In this case, the parties have stipulated that the vehicle was purchased within the 910-day period prior to the petition date. They have further stipulated that the vehicle is worth less than the total amount of the outstanding debt. The debtor has surrendered the vehicle and the Credit Union either has, or soon will, sell the vehicle for less than the debt. The Credit Union insists that, under state law, it has a right to a deficiency claim, notwithstanding the language of the hanging paragraph. Its position is supported by In re Duke, 345 B.R. 806 (Bankr. W.D. Ky. 2006). I respectfully disagree with the conclusion in Duke. It ignores the fact that the hanging paragraph completely eliminates reliance on § 506(a) and ignores the fact that Congress, in adopting the Bankruptcy Code, has overridden a creditor's state law rights and remedies in several places. For example, as the court in Brown stated, "Creditors' rights are curtailed in many ways once a debtor files bankruptcy due to the Bankruptcy Code's provisions regarding the automatic stay, discharge, and distribution of non-exempt assets[.]" 346 B.R. at 876.

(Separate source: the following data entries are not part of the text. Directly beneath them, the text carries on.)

<file path="config.mk">
export PLATFORM = sky130hd
export DESIGN_NAME = lpm_cell
export DESIGN_NICKNAME = d
export VERILOG_FILES = /design/src/rtl/lpm_pkg.sv /design/src/rtl/lpm_cell.sv
export SDC_FILE = /design/constraint.sdc
export NUM_CORES = 1
export LEC_CHECK = 0
export ABC_AREA = 1
export BUFFER_PORTS_ARGS = -buffer_cell sky130_fd_sc_hd__buf_2
export CAP_MARGIN = 20
export CORE_AREA = 2 2 196 198
export CTS_BUF_LIST = sky130_fd_sc_hd__clkbuf_8
export CTS_CLUSTER_DIAMETER = 200
export DETAILED_ROUTE_END_ITERATION = 10
export DIE_AREA = 0 0 198 200
export MAX_ROUTING_LAYER = met4
export PLACE_DENSITY = 0.51
export RECOVER_POWER = 100
export SLEW_MARGIN = 30
export SYNTH_ARGS = -nofsm -noshare
export SYNTH_HDL_FRONTEND = slang
export SYNTH_SLANG_ARGS = --single-unit
</file>
<file path="constraint.sdc">
create_clock -name clock -period 3.8 [get_ports clock]
set_clock_uncertainty 0.1 [all_clocks]
set_input_delay 0.19 -clock clock [delete_from_list [all_inputs] [get_ports clock]]
set_output_delay 0.19 -clock clock [all_outputs]
set_load 0.05 [all_outputs]
</file>
<file path="src/rtl/lpm_pkg.sv">
package lpm_pkg;

   localparam int CAPACITY_DEF = 64;
   localparam int ADDR_W       = 32;
   localparam int LEN_W        = 6;
   localparam int IFACE_W      = 8;
   localparam int FUNC_W       = 2;
   localparam logic [LEN_W-1:0] LEN_MAX = 6'd32;

   // stream payload widths, padded to whole bytes
   localparam int REQ_DATA_W = 112;
   localparam int RSP_DATA_W = 80;
   localparam int RSP_USER_W = 2;

   typedef enum logic [FUNC_W-1:0] {
      FUNC_ADD    = 2'd0,
      FUNC_REMOVE = 2'd1,
      FUNC_LOOKUP = 2'd2,
      FUNC_NONE   = 2'd3
   } func_type;

   typedef enum logic [1:0] {
      ST_IDLE,
      ST_BUSY,
      ST_DONE
   } state_type;

   typedef struct packed {
      logic [ADDR_W-1:0]  prefix;
      logic [LEN_W-1:0]   len;
      logic [ADDR_W-1:0]  hop;
      logic [IFACE_W-1:0] iface;
   } entry_type;

   // what travels down the cell chain with one item
   typedef struct packed {
      func_type          func;
      logic [ADDR_W-1:0] key;    // masked prefix, or destination for a lookup
      logic [LEN_W-1:0]  len;
      logic              found;  // add/remove: exact route seen
      logic              hit;    // lookup: some route covers key
      entry_type         best;
      entry_type         last;   // copy of the highest live entry
   } token_type;

   typedef struct packed {
      logic      en;
      entry_type entry;
   } wr_type;

   // top len bits set; zero length gives zero, 32 and above give all ones
   function automatic logic [ADDR_W-1:0] len_mask(input logic [LEN_W-1:0] len);
      logic [ADDR_W-1:0] m;
      if (len == '0) begin
         m = '0;
      end else if (len >= LEN_MAX) begin
         m = '1;
      end else begin
         m = ~({ADDR_W{1'b1}} >> len);
      end
      return m;
   endfunction

endpackage

</file>
<file path="src/rtl/lpm_cell.sv">
module lpm_cell #(
   parameter int  CAPACITY = lpm_pkg::CAPACITY_DEF,
   parameter int  IDX      = 0,
   localparam int IDX_W    = (CAPACITY > 1) ? $clog2(CAPACITY) : 1,
   localparam int CNT_W    = $clog2(CAPACITY + 1)
) (
   input  logic                  clock,
   input  logic                  reset,
   input  logic                  tok_valid_in,
   input  lpm_pkg::token_type    tok_in,
   input  logic [IDX_W-1:0]      tok_idx_in,
   output logic                  tok_valid_out,
   output lpm_pkg::token_type    tok_out,
   output logic [IDX_W-1:0]      tok_idx_out,
   input  logic [CNT_W-1:0]      route_count,
   input  lpm_pkg::wr_type       wr,
   input  logic [IDX_W-1:0]      wr_idx
);
   import lpm_pkg::*;

   entry_type         entry_ff;
   logic              tok_valid_ff;
   token_type         tok_ff, tok_in_next;
   logic [IDX_W-1:0]  tok_idx_ff, tok_idx_next;
   logic              in_use, is_last, key_hit, pfx_hit;
   logic [ADDR_W-1:0] mask;

   assign in_use  = CNT_W'(IDX) < route_count;
   assign is_last = CNT_W'(IDX + 1) == route_count;
   assign key_hit = (entry_ff.len == tok_in.len) && (entry_ff.prefix == tok_in.key);
   assign mask    = len_mask(entry_ff.len);
   assign pfx_hit = (tok_in.key & mask) == entry_ff.prefix;

   always_comb begin
      tok_in_next  = tok_in;
      tok_idx_next = tok_idx_in;
      if (in_use) begin
         if ((tok_in.func == FUNC_ADD || tok_in.func == FUNC_REMOVE)
               && !tok_in.found && key_hit) begin
            tok_in_next.found = 1'b1;
            tok_idx_next      = IDX_W'(IDX);
         end
         // strict compare keeps the lowest index on equal lengths
         if (tok_in.func == FUNC_LOOKUP && pfx_hit
               && (!tok_in.hit || entry_ff.len > tok_in.best.len)) begin
            tok_in_next.hit  = 1'b1;
            tok_in_next.best = entry_ff;
         end
         if (is_last) begin
            tok_in_next.last = entry_ff;
         end
      end
   end

   always_ff @(posedge clock) begin
      if (reset) begin
         tok_valid_ff <= 1'b0;
      end else begin
         tok_valid_ff <= tok_valid_in;
      end
   end

   always_ff @(posedge clock) begin
      tok_ff     <= tok_in_next;
      tok_idx_ff <= tok_idx_next;
      if (wr.en && wr_idx == IDX_W'(IDX)) begin
         entry_ff <= wr.entry;
      end
   end

   assign tok_valid_out = tok_valid_ff;
   assign tok_out       = tok_ff;
   assign tok_idx_out   = tok_idx_ff;

endmodule

</file>
$ cat config.mk
export PLATFORM = sky130hd
export DESIGN_NAME = rtttl_ringtone_parser_core
export DESIGN_NICKNAME = d
export VERILOG_FILES = /design/src/rtl/core/rtttl_pkg.sv /design/src/rtl/core/rtttl_ringtone_parser_core.sv
export SDC_FILE = /design/constraint.sdc
export NUM_CORES = 1
export LEC_CHECK = 0
export BUFFER_PORTS_ARGS = -buffer_cell sky130_fd_sc_hd__buf_4
export CAP_MARGIN = 20
export CORE_MARGIN = 2
export CORE_UTILIZATION = 35
export CTS_CLUSTER_SIZE = 12
export DETAILED_ROUTE_END_ITERATION = 8
export GPL_TIMING_DRIVEN = 0
export PLACE_DENSITY = 0.62
export SKIP_CTS_REPAIR_TIMING = 1
export SLEW_MARGIN = 20
export SYNTH_ARGS = -nofsm -noshare
export SYNTH_HDL_FRONTEND = slang
export SYNTH_SLANG_ARGS = --single-unit
$ cat constraint.sdc
create_clock -name clk -period 11.1 [get_ports clk]
set_input_delay 2.22 -clock clk [delete_from_list [all_inputs] [get_ports clk]]
set_output_delay 2.22 -clock clk [all_outputs]
set_load 0.005 [all_outputs]
$ cat src/rtl/core/rtttl_pkg.sv
// ----------------------------------------------------------------------------
// RTTTL parser package
// Word types, character codes and constants shared by the parser core.
// ----------------------------------------------------------------------------
package rtttl_pkg;

    localparam logic [3:0]  OCT_OFFSET    = 4'd0;
    localparam logic [19:0] ACCUM_MAX     = 20'd65535;
    localparam int          MS_PER_MIN    = 60000;
    localparam int          BPM_DEFAULT   = 63;
    localparam int          BEATS_PER_BAR = 4;
    localparam logic [17:0] WHOLE_DEFAULT = 18'((MS_PER_MIN / BPM_DEFAULT) * BEATS_PER_BAR);
    localparam logic [17:0] WHOLE_DIVIDEND = 18'(MS_PER_MIN);
    localparam logic [15:0] LEN_DEFAULT   = 16'd4;
    localparam logic [3:0]  OCT_DEFAULT   = 4'd6;

    localparam logic [7:0] CH_COLON = 8'h3A;
    localparam logic [7:0] CH_COMMA = 8'h2C;
    localparam logic [7:0] CH_SHARP = 8'h23;
    localparam logic [7:0] CH_DOT   = 8'h2E;
    localparam logic [7:0] CH_ZERO  = 8'h30;
    localparam logic [7:0] CH_THREE = 8'h33;
    localparam logic [7:0] CH_SEVEN = 8'h37;
    localparam logic [7:0] CH_NINE  = 8'h39;
    localparam logic [7:0] CH_LC_A  = 8'h61;
    localparam logic [7:0] CH_LC_B  = 8'h62;
    localparam logic [7:0] CH_LC_C  = 8'h63;
    localparam logic [7:0] CH_LC_D  = 8'h64;
    localparam logic [7:0] CH_LC_E  = 8'h65;
    localparam logic [7:0] CH_LC_F  = 8'h66;
    localparam logic [7:0] CH_LC_G  = 8'h67;
    localparam logic [7:0] CH_LC_O  = 8'h6F;

    typedef struct packed {
        logic [7:0] char_code;
        logic       end_of_text;
    } item_word_t;

    typedef struct packed {
        logic [3:0]  semitone;
        logic [3:0]  octave;
        logic [18:0] duration_ms;
        logic        tempo_error;
        logic        last_note;
    } note_word_t;

    function automatic logic [3:0] letter_code(input logic [7:0] c);
        logic [3:0] code;
        case (c)
            CH_LC_C: code = 4'd1;
            CH_LC_D: code = 4'd3;
            CH_LC_E: code = 4'd5;
            CH_LC_F: code = 4'd6;
            CH_LC_G: code = 4'd8;
            CH_LC_A: code = 4'd10;
            CH_LC_B: code = 4'd12;
            default: code = 4'd0;
        endcase
        return code;
    endfunction

endpackage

As to the argument discussed in Duke and the assertion by the Credit Union in this case that Congress could not have intended to give a "windfall" to the debtor upon surrender of a vehicle, the "windfall," rather than of benefit to the debtor, is probably a benefit to the unsecured creditors. The absence of a deficiency claim in the unsecured class provides the opportunity for the other unsecured creditors to receive more than they would have without application of the hanging paragraph.

I conclude that the debtor may obtain confirmation of a Chapter 13 plan by surrendering the vehicle purchased within 910 days of the petition date and treating the secured creditor as fully secured and having received full payment of the claim by such surrender. Separate order will be entered.

ORDER

Hearing was held in Omaha, Nebraska, on October 12, 2006, regarding Filing No. 25, Amended Chapter 13 Plan, filed by the debtor; and Filing No. 32, Objection to Confirmation of Plan, filed by SAC Federal Credit Union. John Turco appeared for the debtor and W. Eric Wood appeared for SAC Federal Credit Union.

IT IS ORDERED: For the reasons set forth in the Memorandum contemporaneously filed in this case, SAC Federal Credit Union's objection to confirmation of the plan (Fil. #32) is denied and the Amended Chapter 13 plan filed by the debtor may be confirmed upon submission of a proposed order.


Summaries of

In Matter of Maggett

United States Bankruptcy Court, D. Nebraska
Oct 19, 2006
Case No. BK06-80573 (Bankr. D. Neb. Oct. 19, 2006)
Case details for

In Matter of Maggett

Case Details

Full title:IN THE MATTER OF: VERNELLE LEE MAGGETT, Chapter 13, Debtor

Court:United States Bankruptcy Court, D. Nebraska

Date published: Oct 19, 2006

Citations

Case No. BK06-80573 (Bankr. D. Neb. Oct. 19, 2006)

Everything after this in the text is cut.